Trump supporters clash with police and security forces as they storm the U.S. Capitol on Jan. 6. (Photo: BRENDAN SMIALOWSKI/AFP via Getty Images)
Trump supporters clash with police and security forces as they storm the U.S. Capitol on Jan. 6. (Photo: BRENDAN SMIALOWSKI/AFP via Getty Images)

Cassidy, Collins and Sasse all began new six-year terms in January, and Romney does not face reelection until 2024. None may be particularly vulnerable to ouster, but neither are they representative of the party they inhabit. Aside from Murkowski, Senate Republicans who face reelection next year have continued to defend Trump and stoke the conspiracies that fueled the riots.

Kentucky Sen. Rand Paul, who is on the ballot next year, last week likened the Capitol riot to the protests that took place in Louisville this summer after the police killing of Breonna Taylor, and has continued to baselessly assert that rampant fraud took place in the 2020 elections.

South Carolina Sen. Tim Scott said this week that Trump was “the one person I don’t blame” for what took place in Washington. And Wisconsin Sen. Ron Johnson, who is more vulnerable to a Democratic challenge in 2022 than either Paul or Scott, went on conservative talk radio this week to dismiss the idea that the insurrection had been violent, or an insurrection at all.

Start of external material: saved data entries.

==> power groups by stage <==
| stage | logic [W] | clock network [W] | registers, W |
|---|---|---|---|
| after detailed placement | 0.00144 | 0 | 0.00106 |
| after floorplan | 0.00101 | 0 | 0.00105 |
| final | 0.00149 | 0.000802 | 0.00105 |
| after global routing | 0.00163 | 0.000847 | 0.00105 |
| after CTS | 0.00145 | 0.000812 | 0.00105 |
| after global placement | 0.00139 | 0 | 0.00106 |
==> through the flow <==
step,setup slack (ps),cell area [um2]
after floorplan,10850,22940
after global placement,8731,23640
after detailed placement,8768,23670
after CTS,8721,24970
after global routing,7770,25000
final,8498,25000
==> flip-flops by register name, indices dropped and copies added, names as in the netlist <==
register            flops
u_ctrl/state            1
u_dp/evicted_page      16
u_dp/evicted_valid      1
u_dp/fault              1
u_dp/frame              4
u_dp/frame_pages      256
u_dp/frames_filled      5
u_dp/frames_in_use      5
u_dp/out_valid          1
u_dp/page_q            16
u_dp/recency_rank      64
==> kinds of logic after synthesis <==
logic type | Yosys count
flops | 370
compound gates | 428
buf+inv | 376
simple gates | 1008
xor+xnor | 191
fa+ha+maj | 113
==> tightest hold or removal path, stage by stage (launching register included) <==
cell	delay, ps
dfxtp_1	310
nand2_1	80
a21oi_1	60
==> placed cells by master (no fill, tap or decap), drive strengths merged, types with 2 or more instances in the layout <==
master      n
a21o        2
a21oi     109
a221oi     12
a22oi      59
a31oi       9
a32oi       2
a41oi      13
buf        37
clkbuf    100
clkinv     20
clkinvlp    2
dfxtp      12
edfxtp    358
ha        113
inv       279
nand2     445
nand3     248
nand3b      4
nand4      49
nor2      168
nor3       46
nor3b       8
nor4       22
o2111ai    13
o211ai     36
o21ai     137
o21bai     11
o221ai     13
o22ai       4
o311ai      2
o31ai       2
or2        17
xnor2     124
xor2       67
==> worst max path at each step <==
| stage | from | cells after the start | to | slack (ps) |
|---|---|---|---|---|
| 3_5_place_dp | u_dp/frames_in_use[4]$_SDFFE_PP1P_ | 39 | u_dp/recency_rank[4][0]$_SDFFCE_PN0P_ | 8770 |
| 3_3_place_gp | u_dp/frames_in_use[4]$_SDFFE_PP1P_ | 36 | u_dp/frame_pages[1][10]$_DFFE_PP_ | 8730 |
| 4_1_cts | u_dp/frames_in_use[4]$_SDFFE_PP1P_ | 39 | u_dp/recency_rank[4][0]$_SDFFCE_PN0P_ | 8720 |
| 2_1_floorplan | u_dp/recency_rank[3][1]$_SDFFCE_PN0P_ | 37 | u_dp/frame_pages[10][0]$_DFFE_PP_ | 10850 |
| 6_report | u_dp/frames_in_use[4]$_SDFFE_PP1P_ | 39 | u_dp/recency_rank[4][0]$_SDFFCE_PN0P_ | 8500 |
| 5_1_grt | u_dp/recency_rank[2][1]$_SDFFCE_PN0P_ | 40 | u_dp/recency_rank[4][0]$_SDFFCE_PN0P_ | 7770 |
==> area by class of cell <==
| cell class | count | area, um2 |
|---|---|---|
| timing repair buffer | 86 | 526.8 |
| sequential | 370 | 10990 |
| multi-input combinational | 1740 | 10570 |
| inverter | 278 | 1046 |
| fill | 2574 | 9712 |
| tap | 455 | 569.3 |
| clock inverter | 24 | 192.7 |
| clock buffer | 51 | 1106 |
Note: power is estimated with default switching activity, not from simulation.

“This didn’t seem like an armed insurrection to me,” Johnson said on WISN radio. “I mean ‘armed,’ when you hear ‘armed,’ don’t you think of firearms?” (A review of court records related to the riots found that participants came armed with rifles, handguns, a “shit ton” of ammunition and Molotov cocktails. “The bloodshed could have easily been worse,” one gun control activist told HuffPost afterward.)

Republican state legislatures, which incubated GOP radicalism before Trump and are continuing to advance his anti-democratic movement now that he’s gone, are waging an all-out effort to roll back voting rights, overhaul electoral systems and erode democratic institutions, especially in the swing states that carried President Joe Biden to victory. And since the riots, tens of thousands of Republican voters have fled the GOP, leaving behind a base of true believers who will only intensify the party’s opposition to democracy.